İstanbul Çocuk ve Gençlik Bienali’nin hiç bilmediğimiz niyetleri mi var?
Tabii. Sadece sanat eserleri sergilensin diye yapmıyoruz. Öncelikli isteğimiz hayatın normalleşmesine katkı sağlamak. Sanat hayatı normalleştirir, insanı inceltir çünkü. Çocukları da inceltir, onların hayatla bağlarını güçlendirir, bakış açılarını genişletir. İlla sanatçı olacaklar diye bir şey yok. Ama insanın sanatla küçük yaşlarda tanışması çok önemli. İlköğretimin birinci kademesine kadar çocuklarımızı sanatla buluşturduk, buluşturduk. Sonrasında aynı etkiyi yapmaz.
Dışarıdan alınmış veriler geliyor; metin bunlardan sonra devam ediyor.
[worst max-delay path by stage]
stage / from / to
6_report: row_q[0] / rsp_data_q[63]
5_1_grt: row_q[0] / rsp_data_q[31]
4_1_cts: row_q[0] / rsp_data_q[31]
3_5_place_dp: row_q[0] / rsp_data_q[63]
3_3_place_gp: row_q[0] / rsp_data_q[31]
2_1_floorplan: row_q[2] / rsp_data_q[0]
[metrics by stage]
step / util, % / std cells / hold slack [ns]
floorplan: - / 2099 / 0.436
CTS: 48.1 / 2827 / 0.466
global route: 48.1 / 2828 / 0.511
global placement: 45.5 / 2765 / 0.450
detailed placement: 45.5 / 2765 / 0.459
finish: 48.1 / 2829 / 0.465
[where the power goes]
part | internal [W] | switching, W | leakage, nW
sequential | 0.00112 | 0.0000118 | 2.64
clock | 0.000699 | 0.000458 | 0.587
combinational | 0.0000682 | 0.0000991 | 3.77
This design comes from an exercise in tuning for small area, a short achievable clock period and few clock cycles per item on the open sky130 flow, not from production work.
Function not checked in this run: the RTL went through the layout flow alone.
Power and IR drop assume default switching activity.

==> design/flow/design.v <==
module bp91_codec (
    input  wire        clk,
    input  wire        rst,
    input  wire        cmd_valid,
    output wire        cmd_ready,
    input  wire [1:0]  cmd_op,
    input  wire [11:0] cmd_len,
    input  wire        in_valid,
    output wire        in_ready,
    input  wire [7:0]  in_data,
    output wire        out_valid,
    input  wire        out_ready,
    output wire [7:0]  out_data,
    output reg         done,
    output reg  [7:0]  err_code,
    output reg  [11:0] err_info
);
    localparam OP_LOAD = 2'd0;
    localparam OP_ENC  = 2'd1;
    localparam OP_DEC  = 2'd2;
    localparam OP_DECS = 2'd3;
    localparam T_CHUNK = 2'd0;
    localparam T_BYTE  = 2'd1;
    localparam T_MARK  = 2'd2;
    integer i;
    reg [6:0] ring [0:90];
    reg [6:0] b;
    reg        nv;
    reg [1:0]  nop;
    reg [11:0] nlen;
    reg        ia;
    reg [1:0]  iop;
    reg [11:0] irem;
    reg        ilast;       
    reg        in_rdy;
    assign cmd_ready = !nv;
    assign in_ready  = in_rdy;
    wire cmd_fire = cmd_valid && !nv;
    wire in_fire  = in_valid && in_rdy;
    reg        hv, tv;
    reg [1:0]  hop, top_;
    reg        hlast, tlast;
    reg        hnob, tnob;
    reg [7:0]  hdat, tdat;
    reg [11:0] kidx;
    reg        alpha_ok;
    reg        errf;
    reg        e7;
    reg [11:0] eidx;
    reg        dupf;
    reg [6:0]  dupidx;
    reg        pdv;
    reg [2:0]  pdc;
    reg [11:0] pdi;
    reg        pv;
    reg [1:0]  pop_;
    reg        plast;
    reg        phas;         
    reg [7:0]  pdat;         
    reg        pendv;
    reg [6:0]  pend;
    reg        kv;
    reg [1:0]  kop;
    reg        klast;
    reg        khas;
    reg        kpendv;
    reg [13:0] kdat;
    reg [20:0] acc;
    reg [4:0]  n;
    reg        fl;
    reg        menc;
    reg        xv;
    reg [1:0]  xt;
    reg        xcnt2;
    reg [13:0] xdat;
    reg        yv;
    reg [1:0]  yt;
    reg        ycnt2;
    reg        yph;
    reg [6:0]  ylo, yhi;
    reg        zv;
    reg [1:0]  zt;
    reg [7:0]  zdat;
    reg        f1v, f1m;
    reg [7:0]  f1d;
    reg        ov;
    reg [7:0]  ob;
    assign out_valid = ov;
    assign out_data  = ob;
    always @(*) begin
        case (pdc)
            3'd7:    err_code = 8'h13;
            default: err_code = {5'd0, pdc};
        endcase
        err_info = pdi;
    end
    wire c_load = (hop == OP_LOAD);
    wire c_enc  = (hop == OP_ENC);
    wire c_dec  = hop[1];
    reg  [90:0] match;
    reg  [6:0]  pos;
    always @(*) begin
        pos = 7'd0;
        for (i = 0; i < 91; i = i + 1) begin
            match[i] = (ring[i] == hdat[6:0]) && (!c_load || (kidx[6:0] > i));
            if (match[i]) pos = pos | i[6:0];
        end
    end
    wire       anym    = |match;
    wire       member  = !hdat[7] && anym && !hnob;
    wire [7:0] dsub    = {1'b0, b} - {1'b0, pos};
    wire [6:0] digit   = dsub[7] ? (dsub[6:0] + 7'd91) : dsub[6:0];
    wire       k91     = (kidx < 12'd91);
    wire       need_ins = hv && c_load && !hnob && k91;
    wire [6:0] kidx_m1  = kidx[6:0] - 7'd1;
    wire ds_empty = !pv && !kv && !fl && !xv && !yv && !zv;
    wire ins_ok   = (kidx == 12'd0) ? ds_empty : (b == kidx_m1);
    wire p_free;
    wire c_take = hv && p_free && (!need_ins || ins_ok) && (!hlast || !pdv);
    wire c_ins  = c_take && need_ins;
    wire [11:0] kidx_p1 = kidx + 12'd1;
    reg  [2:0]  fin_c;
    reg  [11:0] fin_i;
    reg         fin_ok;
    wire cur_bad = hdat[7];
    wire cur_dup = !hdat[7] && anym;
    always @(*) begin
        fin_c  = 3'd0;
        fin_i  = 12'd0;
        fin_ok = alpha_ok;
        if (c_load) begin
            fin_ok = 1'b0;
            if (hnob || kidx != 12'd90) begin
                fin_c = 3'd1;
                fin_i = hnob ? 12'd0 : kidx_p1;
            end else if (errf || cur_bad) begin
                fin_c = 3'd2;
                fin_i = errf ? eidx : kidx;
            end else if (dupf || cur_dup) begin
                fin_c = 3'd3;
                fin_i = dupf ? {5'd0, dupidx} : kidx;
            end else begin
                fin_ok = 1'b1;
            end
        end else if (!alpha_ok) begin
            fin_c = 3'd7;
        end else if (hop == OP_DECS) begin
            if (errf) begin
                fin_c = e7 ? 3'd4 : 3'd5;
                fin_i = eidx;
            end else if (!hnob && !member) begin
                fin_c = hdat[7] ? 3'd4 : 3'd5;
                fin_i = kidx;
            end
        end
    end
    wire p_dec = pop_[1];
    wire p_enc = (pop_ == OP_ENC);
    wire p_fwd = p_enc || plast || (phas && pendv);
    wire k_free;
    wire p_take = pv && (!p_fwd || k_free);
    assign p_free = !pv || p_take;
    wire [13:0] p_v = {7'd0, pend} + {7'd0, pdat[6:0]} * 14'd91;
    wire x_free;
    wire ext    = menc && (n > 5'd13) && x_free;
    wire emit   = !menc && (n > 5'd7) && x_free;
    wire big13  = (acc[12:0] > 13'd88);
    wire [4:0] kk = ext ? (big13 ? 5'd13 : 5'd14) : (emit ? 5'd8 : 5'd0);
    wire [4:0] s  = n - kk;
    wire k_is13  = (kdat[12:0] > 13'd88);
    reg  k_acc;         
    always @(*) begin
        k_acc = 1'b0;
        if (kv && !fl) begin
            if (kop == OP_ENC) begin
                k_acc = !khas || (n <= 5'd13) || ext;
            end else if (kop[1]) begin
                k_acc = (!khas && !kpendv) || (s <= 5'd7);
            end else begin
                k_acc = 1'b1;
            end
        end
    end
    assign k_free = !kv || k_acc;
    wire k_ins = k_acc && (khas || kpendv) && (kop != OP_LOAD);
    wire [20:0] acc_sh  = ext ? (big13 ? (acc >> 13) : (acc >> 14)) :
                          (emit ? (acc >> 8) : acc);
    wire [20:0] ins_sh  = {7'd0, kdat} << s;
    wire [4:0]  n_add   = (kop == OP_ENC) ? (s + 5'd8) :
                          (khas ? (s + (k_is13 ? 5'd13 : 5'd14)) : 5'd8);
    wire fin_chunk = fl && menc && (n <= 5'd13) && (n != 5'd0) && x_free;
    wire fin_mark  = fl && (menc ? (n == 5'd0) : (n < 5'd8)) && x_free;
    wire z_take = zv && !f1v;
    wire z_free = !zv || z_take;
    wire y_last = (yt != T_CHUNK) || yph || !ycnt2;
    wire y_take = yv && z_free;
    wire y_done = y_take && y_last;
    wire y_free = !yv || y_done;
    wire x_take = xv && y_free;
    assign x_free = !xv || x_take;
    wire [6:0] x_lo = xdat % 14'd91;
    wire [6:0] x_hi = xdat / 14'd91;
    wire [6:0] y_d   = yph ? yhi : ylo;
    wire [7:0] y_t   = {1'b0, b} + 8'd1 - {1'b0, y_d};
    wire [6:0] y_adr = y_t[7] ? (y_t[6:0] + 7'd91) : ((y_t[6:0] == 7'd91) ? 7'd0 : y_t[6:0]);
    wire [6:0] z_rd  = ring[zdat[6:0]];
    wire [7:0] w_dat = (zt == T_CHUNK) ? {1'b0, z_rd} : zdat;
    wire       w_mk  = (zt == T_MARK);
    wire o_free = !ov || out_ready;
    wire push_zero;
    wire in_push = in_fire || push_zero;
    wire i_end  = in_fire && ilast;
    wire i_idle = !ia || i_end;
    wire act    = i_idle && nv && (nlen != 12'd0);
    assign push_zero = !ia && nv && (nlen == 12'd0) && !(hv && tv);
    wire [1:0] push_op   = in_fire ? iop : nop;
    wire       push_last = in_fire ? ilast : 1'b1;
    wire       push_nob  = !in_fire;
    always @(posedge clk) begin
        for (i = 1; i < 91; i = i + 1) ring[i] <= ring[i-1];
        ring[0] <= c_ins ? hdat[6:0] : ring[90];
        if (rst) begin
            b        <= 7'd0;
            nv       <= 1'b0;
            ia       <= 1'b0;
            in_rdy   <= 1'b0;
            hv       <= 1'b0;
            tv       <= 1'b0;
            kidx     <= 12'd0;
            alpha_ok <= 1'b0;
            errf     <= 1'b0;
            dupf     <= 1'b0;
            pdv      <= 1'b0;
            pdc      <= 3'd0;
            pdi      <= 12'd0;
            pv       <= 1'b0;
            pendv    <= 1'b0;
            kv       <= 1'b0;
            acc      <= 21'd0;
            n        <= 5'd0;
            fl       <= 1'b0;
            menc     <= 1'b0;
            xv       <= 1'b0;
            yv       <= 1'b0;
            zv       <= 1'b0;
            f1v      <= 1'b0;
            ov       <= 1'b0;
            done     <= 1'b0;
        end else begin
            if (c_ins && kidx == 12'd0)
                b <= 7'd0;
            else
                b <= (b == 7'd90) ? 7'd0 : b + 7'd1;
            if (cmd_fire) begin
                nv   <= 1'b1;
                nop  <= cmd_op;
                nlen <= cmd_len;
            end
            if (act) begin
                ia    <= 1'b1;
                iop   <= nop;
                irem  <= nlen;
                ilast <= (nlen == 12'd1);
                nv    <= 1'b0;
            end else if (push_zero) begin
                nv    <= 1'b0;
            end else if (in_fire) begin
                irem  <= irem - 12'd1;
                ilast <= (irem == 12'd2);
                if (ilast) ia <= 1'b0;
            end
            if (c_take) begin
                if (tv) begin
                    hop <= top_; hlast <= tlast; hnob <= tnob; hdat <= tdat;
                    if (in_push) begin
                        top_ <= push_op; tlast <= push_last; tnob <= push_nob; tdat <= in_data;
                    end else begin
                        tv <= 1'b0;
                    end
                end else begin
                    hv <= in_push;
                    hop <= push_op; hlast <= push_last; hnob <= push_nob; hdat <= in_data;
                end
            end else if (in_push) begin
                if (!hv) begin
                    hv <= 1'b1;
                    hop <= push_op; hlast <= push_last; hnob <= push_nob; hdat <= in_data;
                end else begin
                    tv <= 1'b1;
                    top_ <= push_op; tlast <= push_last; tnob <= push_nob; tdat <= in_data;
                end
            end
            begin : rdy
                reg [1:0] cnt_next;
                reg       ia_next;
                cnt_next = {1'b0, hv} + {1'b0, tv} + {1'b0, in_push} - {1'b0, c_take};
                ia_next  = act || (ia && !i_end);
                in_rdy  <= ia_next && (cnt_next <= 2'd1);
            end
            if (c_take) begin
                kidx <= hlast ? 12'd0 : kidx_p1;
                if (c_load) begin
                    if (!hnob && k91) begin
                        if (!errf && cur_bad) begin
                            errf <= 1'b1;
                            eidx <= kidx;
                        end
                        if (!dupf && cur_dup) begin
                            dupf   <= 1'b1;
                            dupidx <= kidx[6:0];
                        end
                    end
                end else if (hop == OP_DECS && alpha_ok && !hnob && !member && !errf) begin
                    errf <= 1'b1;
                    eidx <= kidx;
                    e7   <= hdat[7];
                end
                if (hlast) begin
                    errf <= 1'b0;
                    dupf <= 1'b0;
                    pdv  <= 1'b1;
                    pdc  <= fin_c;
                    pdi  <= fin_i;
                    if (c_load) alpha_ok <= fin_ok;
                end
            end
            if (p_take) begin
                if (p_dec) begin
                    if (plast) begin
                        pendv <= 1'b0;
                    end else if (phas) begin
                        pendv <= !pendv;
                        if (!pendv) pend <= pdat[6:0];
                    end
                end
            end
            if (p_take || !pv) begin
                pv <= c_take && (c_enc ? (alpha_ok || hlast) : (hlast || (c_dec && alpha_ok && member)));
                pop_  <= hop;
                plast <= hlast;
                phas  <= c_enc ? (alpha_ok && !hnob) : (c_dec && alpha_ok && member);
                pdat  <= c_enc ? hdat : {1'b0, digit};
            end
            if (k_acc || !kv) begin
                kv <= p_take && p_fwd;
                kop <= pop_;
                klast <= plast;
                if (p_enc) begin
                    khas   <= phas;
                    kpendv <= 1'b0;
                    kdat   <= {6'd0, pdat};
                end else if (p_dec) begin
                    if (phas && pendv) begin
                        khas   <= 1'b1;
                        kpendv <= 1'b0;
                        kdat   <= p_v;
                    end else begin
                        khas   <= 1'b0;
                        kpendv <= phas || pendv;
                        kdat   <= {7'd0, phas ? pdat[6:0] : pend};
                    end
                end else begin
                    khas   <= 1'b0;
                    kpendv <= 1'b0;
                end
            end
            if (k_acc) begin
                menc <= (kop == OP_ENC);
                if (klast) fl <= 1'b1;
            end
            if (fin_chunk || fin_mark) begin
                acc <= 21'd0;
                n   <= 5'd0;
                if (fin_mark) fl <= 1'b0;
            end else begin
                acc <= acc_sh | (k_ins ? ins_sh : 21'd0);
                n   <= k_ins ? n_add : s;
            end
            if (x_free) begin
                xv <= ext || emit || fin_chunk || fin_mark;
                if (ext) begin
                    xt    <= T_CHUNK;
                    xcnt2 <= 1'b1;
                    xdat  <= big13 ? {1'b0, acc[12:0]} : acc[13:0];
                end else if (fin_chunk) begin
                    xt    <= T_CHUNK;
                    xcnt2 <= (n > 5'd7) || (acc[13:0] > 14'd90);
                    xdat  <= acc[13:0];
                end else if (emit) begin
                    xt    <= T_BYTE;
                    xdat  <= {6'd0, acc[7:0]};
                end else begin
                    xt    <= T_MARK;
                end
            end
            if (y_take && !y_last) begin
                yph <= 1'b1;
            end else if (y_free) begin
                yv    <= x_take;
                yt    <= xt;
                ycnt2 <= xcnt2;
                yph   <= 1'b0;
                if (xt == T_CHUNK) begin
                    ylo <= x_lo;
                    yhi <= x_hi;
                end else begin
                    ylo <= xdat[6:0];
                    yhi <= {6'd0, xdat[7]};
                end
            end
            if (z_free) begin
                zv <= y_take;
                zt <= yt;
                zdat <= (yt == T_CHUNK) ? {1'b0, y_adr} : {yhi[0], ylo};
            end else if (zt == T_CHUNK) begin
                zdat[6:0] <= (zdat[6:0] == 7'd90) ? 7'd0 : zdat[6:0] + 7'd1;
            end
            done <= 1'b0;
            if (o_free) begin
                if (f1v) begin
                    f1v <= 1'b0;
                    if (f1m) begin
                        done <= 1'b1;
                        pdv  <= 1'b0;
                        ov   <= 1'b0;
                    end else begin
                        ob <= f1d;
                        ov <= 1'b1;
                    end
                end else if (z_take) begin
                    if (w_mk) begin
                        done <= 1'b1;
                        pdv  <= 1'b0;
                        ov   <= 1'b0;
                    end else begin
                        ob <= w_dat;
                        ov <= 1'b1;
                    end
                end else begin
                    ov <= 1'b0;
                end
            end else if (z_take) begin
                f1v <= 1'b1;
                f1m <= w_mk;
                f1d <= w_dat;
            end
        end
    end
endmodule
What follows belongs to an exercise in optimizing a design on an open flow for small area, a short achievable clock period and few clock cycles; a production flow would make more cautious choices.
Only simulation tests tie the RTL to the original design; equivalence was not proved.
Power is estimated from default activity; no workload was simulated.

==> design.v <==
module afb_eval (
    input  wire [15:0] cnt,
    input  wire        busy_in,
    input  wire [3:0]  started_in,
    input  wire [7:0]  port_in,
    input  wire        cmpie,
    input  wire        cmpf_in,
    input  wire [15:0] cmp,
    input  wire [15:0] start0,
    input  wire [15:0] start1,
    input  wire [15:0] start2,
    input  wire [15:0] start3,
    output reg         busy_out,
    output reg  [3:0]  started_out,
    output reg  [7:0]  port_out,
    output reg         cmpf_out
);
    always @* begin
        busy_out    = busy_in;
        started_out = started_in;
        port_out    = port_in;
        cmpf_out    = cmpf_in;
        if (busy_in) begin
            if (cnt >= start0) begin started_out[0] = 1'b1; port_out[0] = 1'b1; end
            if (cnt >= start1) begin started_out[1] = 1'b1; port_out[1] = 1'b1; end
            if (cnt >= start2) begin started_out[2] = 1'b1; port_out[2] = 1'b1; end
            if (cnt >= start3) begin started_out[3] = 1'b1; port_out[3] = 1'b1; end
            if (started_out == 4'b1111) busy_out = 1'b0;
        end
        if (cnt == cmp) begin
            cmpf_out = 1'b1;
            if (cmpie) port_out[3:0] = 4'b0000;
        end
    end
endmodule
Bienalin birincisi İstanbul 2010 Avrupa Kültür Başkenti Ajansı’nın desteğiyle gerçekleşmişti. İkincisi nasıl yapılacak?
20 yıldır kültür sanat ve çocuk eğitimi üzerinde çalışan biri olarak en büyük hayalim bir çocuk bienali düzenlemekti. Olur mu, olmaz mı derken 2010 sonunda yaptık gerçekten. Üstelik 5.000 öğrencinin katılımı ve 65 bin kişinin ziyaretiyle. Bu senenin başından beri de herkes sormaya başladı; ikincisi ne zaman diye. Nasıl yapalım, nasıl edelim derken önce bir danışma kurulu oluşturduk ve herkesin kendi olanakları çerçevesinde destek olmasını istedik. Milli Eğitim Bakanlığı, valilik, özel girişimler… Yürütme için de bir dernek kurduk: Palet Kültür Sanat Derneği. Böylece yola koyulduk.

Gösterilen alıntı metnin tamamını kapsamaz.